Julia Ioffe has created a riveting red history of the Soviet Union through a colourful cast of remarkable women: some of them public figures attached to political power (politburo men), and others who were private citizens who played fundamental roles in the formation of the communist state, like many women in her own family whom the author portrays with deep affection.
Motherland has a spirit and register similar to Svetlana Alexievich’s The Unwomanly Face of War; you may previously have read several accounts of 20th-century Russian history, but here is another version that’s undervalued: the women’s stories. Ioffe was inspired by “personal fatigue” with the West’s fixation on Putin, on historians’ fixation on Lenin, Stalin, Khrushchev, Gorbachev and so on, writing that “the women in that history had been overlooked and underappreciated by historians who were, of course, mostly male”.
Alexievich’s book relayed the incredible experiences of Soviet women engaged in the second World War, their involvement a result of radical emancipation following the Bolshevik revolution, where Ioffe begins her narrative. “By 1917, Soviet women had the right to vote, years before their western peers,” she writes. “They had the right to no-fault divorce and child support, paid maternity leave, and free higher education, including sciences, by 1918. By 1920 they had the right to abortion, provided by the state for free.”

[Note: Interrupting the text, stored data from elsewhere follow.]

<file path="config.mk">
export PLATFORM = sky130hd
export DESIGN_NAME = cluster_pwr_ctrl
export DESIGN_NICKNAME = d
export VERILOG_FILES = /design/src/rtl/pwrc_pkg.sv /design/src/rtl/pwrc_aff_decode.sv /design/src/rtl/pwrc_core_slice.sv /design/src/rtl/pwrc_cluster_slice.sv /design/src/rtl/cluster_pwr_ctrl.sv
export SDC_FILE = /design/constraint.sdc
export NUM_CORES = 1
export LEC_CHECK = 0
export ABC_AREA = 1
export BUFFER_PORTS_ARGS = -buffer_cell sky130_fd_sc_hd__buf_4
export CAP_MARGIN = 20
export CELL_PAD_IN_SITES_DETAIL_PLACEMENT = 0
export CELL_PAD_IN_SITES_GLOBAL_PLACEMENT = 1
export CORE_ASPECT_RATIO = 0.9
export CORE_MARGIN = 4
export CORE_UTILIZATION = 38
export CTS_CLUSTER_DIAMETER = 60
export DETAILED_ROUTE_END_ITERATION = 16
export GPL_TIMING_DRIVEN = 0
export PLACE_DENSITY_LB_ADDON = 0.1
export RECOVER_POWER = 25
export SLEW_MARGIN = 20
export SYNTH_ARGS = -nofsm -noshare
export SYNTH_HDL_FRONTEND = slang
export SYNTH_HIERARCHICAL = 1
export SYNTH_SLANG_ARGS = --single-unit
</file>
<file path="constraint.sdc">
create_clock -name clk_i -period 1.8 [get_ports clk_i]
set_clock_uncertainty 0.15 [all_clocks]
set_input_delay 0.36 -clock clk_i [delete_from_list [all_inputs] [get_ports clk_i]]
set_output_delay 0.36 -clock clk_i [all_outputs]
set_load 0.1 [all_outputs]
</file>
## src/rtl/hexld_pkg.sv

```systemverilog
package hexld_pkg;
   typedef enum logic [1:0] {PS_IDLE, PS_HI, PS_LO, PS_END} pstate_t;

   localparam logic [7:0] CH_COLON = 8'h3A;
   localparam logic [7:0] CH_CR    = 8'h0D;
   localparam logic [7:0] CH_LF    = 8'h0A;

   localparam logic [7:0] REC_DATA = 8'h00;
   localparam logic [7:0] REC_EOF  = 8'h01;
   localparam logic [7:0] REC_SEG  = 8'h02;
   localparam logic [7:0] REC_LIN  = 8'h04;

   localparam int LANES   = 4;
   localparam int LANE_W  = 8;
   localparam int BYTE_AW = 32;
endpackage

```

## src/rtl/hexld_nibble.sv

```systemverilog
module hexld_nibble (
   input  logic [7:0] ch,
   output logic [3:0] val,
   output logic       ok
);
   always_comb begin
      val = 4'h0;
      ok  = 1'b0;
      if (ch >= 8'h30 && ch <= 8'h39) begin
         val = ch[3:0];
         ok  = 1'b1;
      end else if ((ch >= 8'h41 && ch <= 8'h46) || (ch >= 8'h61 && ch <= 8'h66)) begin
         val = ch[3:0] + 4'd9;
         ok  = 1'b1;
      end
   end
endmodule

```

## src/rtl/hexld_parser.sv

```systemverilog
module hexld_parser
   import hexld_pkg::*;
(
   input  logic        clk,
   input  logic        rst_n,
   input  logic        ch_valid,
   input  logic [7:0]  ch,
   output logic        wr_stb,
   output logic [7:0]  wr_byte,
   output logic [15:0] rec_addr,
   output logic [7:0]  rec_off,
   output logic        set_seg,
   output logic        set_lin,
   output logic [15:0] base_val,
   output logic        ck_fail,
   output logic        err_o,
   output logic        done_o
);
   pstate_t     st;
   logic [3:0]  hi_nib, nib;
   logic        is_hex;
   logic [8:0]  idx, rel;
   logic [7:0]  len, rtype, sum, sum_n, cur;
   logic [15:0] addr_q, pay;
   logic        err_q;
   logic        take, is_data, is_ck, ck_ok;

   hexld_nibble u_nib (.ch(ch), .val(nib), .ok(is_hex));

   assign cur     = {hi_nib, nib};
   assign sum_n   = sum + cur;
   assign rel     = idx - 9'd4;
   assign is_data = (idx >= 9'd4) && (rel < {1'b0, len});
   assign is_ck   = (idx >= 9'd4) && (rel == {1'b0, len});
   assign take    = ch_valid && (st == PS_LO) && is_hex;

   assign wr_stb   = take && is_data && (rtype == REC_DATA);
   assign wr_byte  = cur;
   assign rec_off  = rel[7:0];
   assign rec_addr = addr_q;
   assign ck_ok    = take && is_ck && (sum_n == 8'h00);
   assign ck_fail  = take && is_ck && (sum_n != 8'h00);
   assign set_seg  = ck_ok && (rtype == REC_SEG);
   assign set_lin  = ck_ok && (rtype == REC_LIN);
   assign base_val = pay;
   assign err_o    = err_q;
   assign done_o   = (st == PS_END);

   always_ff @(posedge clk) begin
      if (!rst_n) begin
         st     <= PS_IDLE;
         hi_nib <= 4'h0;
         idx    <= 9'd0;
         len    <= 8'h00;
         addr_q <= 16'h0000;
         rtype  <= 8'h00;
         sum    <= 8'h00;
         pay    <= 16'h0000;
         err_q  <= 1'b0;
      end else if (ch_valid) begin
         case (st)
            PS_IDLE: begin
               if (ch == CH_COLON) begin
                  st  <= PS_HI;
                  idx <= 9'd0;
                  sum <= 8'h00;
               end else if (ch != CH_CR && ch != CH_LF) begin
                  err_q <= 1'b1;
               end
            end
            PS_HI, PS_LO: begin
               if (!is_hex) begin
                  err_q <= 1'b1;
                  if (ch == CH_COLON) begin
                     st  <= PS_HI;
                     idx <= 9'd0;
                     sum <= 8'h00;
                  end else begin
                     st <= PS_IDLE;
                  end
               end else if (st == PS_HI) begin
                  hi_nib <= nib;
                  st     <= PS_LO;
               end else begin
                  sum <= sum_n;
                  idx <= idx + 9'd1;
                  st  <= PS_HI;
                  case (idx)
                     9'd0:    len          <= cur;
                     9'd1:    addr_q[15:8] <= cur;
                     9'd2:    addr_q[7:0]  <= cur;
                     9'd3:    rtype        <= cur;
                     default: if (is_data) pay <= {pay[7:0], cur};
                  endcase
                  if (is_ck) begin
                     if (sum_n != 8'h00) begin
                        err_q <= 1'b1;
                        st    <= PS_IDLE;
                     end else if (rtype == REC_EOF) begin
                        st <= PS_END;
                     end else begin
                        st <= PS_IDLE;
                     end
                  end
               end
            end
            default: ;
         endcase
      end
   end
endmodule

```

## src/rtl/hexld_addr.sv

```systemverilog
module hexld_addr
   import hexld_pkg::*;
#(
   parameter int ADDR_W = 30
) (
   input  logic              clk,
   input  logic              rst_n,
   input  logic              set_seg,
   input  logic              set_lin,
   input  logic [15:0]       val,
   input  logic [15:0]       rec_addr,
   input  logic [7:0]        rec_off,
   output logic [ADDR_W-1:0] word_addr,
   output logic [1:0]        lane
);
   localparam int LANE_BITS = $clog2(LANES);

   logic [BYTE_AW-1:0] base, byte_addr;

   always_ff @(posedge clk) begin
      if (!rst_n)       base <= '0;
      else if (set_seg) base <= {12'h000, val, 4'h0};
      else if (set_lin) base <= {val, 16'h0000};
   end

   assign byte_addr = base + {16'h0000, rec_addr} + {24'h000000, rec_off};
   assign word_addr = byte_addr[ADDR_W+LANE_BITS-1:LANE_BITS];
   assign lane      = byte_addr[LANE_BITS-1:0];
endmodule

```

## src/rtl/hex_loader.sv

```systemverilog
module hex_loader
   import hexld_pkg::*;
#(
   parameter int ADDR_W  = 30,
   parameter int CNT_W   = 8,
   parameter bit CNT_SAT = 1'b1
) (
   input  logic              clk,
   input  logic              rst_n,
   input  logic              in_valid,
   input  logic [7:0]        in_data,
   output logic              in_ready,
   output logic              mem_we,
   output logic [ADDR_W-1:0] mem_addr,
   output logic [3:0]        mem_be,
   output logic [31:0]       mem_wdata,
   output logic              done,
   output logic              error,
   output logic [CNT_W-1:0]  bad_cnt
);
   if (ADDR_W < 14 || ADDR_W > 30) begin : g_bad_aw
      $error("hex_loader: ADDR_W must lie in 14..30");
   end
   if (CNT_W < 1 || CNT_W > 32) begin : g_bad_cw
      $error("hex_loader: CNT_W must lie in 1..32");
   end

   logic              wr_stb, set_seg, set_lin, ck_fail;
   logic [7:0]        wr_byte, rec_off;
   logic [15:0]       rec_addr, base_val;
   logic [ADDR_W-1:0] w_addr;
   logic [1:0]        lane;

   assign in_ready = 1'b1;

   hexld_parser u_parse (
      .clk(clk), .rst_n(rst_n), .ch_valid(in_valid), .ch(in_data),
      .wr_stb(wr_stb), .wr_byte(wr_byte), .rec_addr(rec_addr), .rec_off(rec_off),
      .set_seg(set_seg), .set_lin(set_lin), .base_val(base_val),
      .ck_fail(ck_fail), .err_o(error), .done_o(done)
   );

   hexld_addr #(.ADDR_W(ADDR_W)) u_addr (
      .clk(clk), .rst_n(rst_n), .set_seg(set_seg), .set_lin(set_lin),
      .val(base_val), .rec_addr(rec_addr), .rec_off(rec_off),
      .word_addr(w_addr), .lane(lane)
   );

   always_ff @(posedge clk) begin
      if (!rst_n) begin
         mem_we   <= 1'b0;
         mem_addr <= '0;
      end else begin
         mem_we <= wr_stb;
         if (wr_stb) mem_addr <= w_addr;
      end
   end

   for (genvar i = 0; i < LANES; i++) begin : g_lane
      always_ff @(posedge clk) begin
         if (!rst_n || !wr_stb) begin
            mem_be[i]                      <= 1'b0;
            mem_wdata[i*LANE_W +: LANE_W] <= '0;
         end else begin
            mem_be[i]                      <= (lane == i);
            mem_wdata[i*LANE_W +: LANE_W] <= (lane == i) ? wr_byte : '0;
         end
      end
   end

   if (CNT_SAT) begin : g_sat
      always_ff @(posedge clk) begin
         if (!rst_n)                         bad_cnt <= '0;
         else if (ck_fail && bad_cnt != '1)  bad_cnt <= bad_cnt + 1'b1;
      end
   end else begin : g_wrap
      always_ff @(posedge clk) begin
         if (!rst_n)       bad_cnt <= '0;
         else if (ck_fail) bad_cnt <= bad_cnt + 1'b1;
      end
   end
endmodule

```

Seventy years later though the communist state was collapsing and Ioffe, aged seven, left with her family for the United States. Seeing a woman’s place in western society gave her a deeper appreciation for the “perfectly average” Soviet women and their extraordinary achievements, including those in her family tree: generations of medical practitioners; a chemical engineer who oversaw the lab at a filtration plant that supplied the Kremlin’s drinking water; a great-grandmother who was a PhD in chemistry.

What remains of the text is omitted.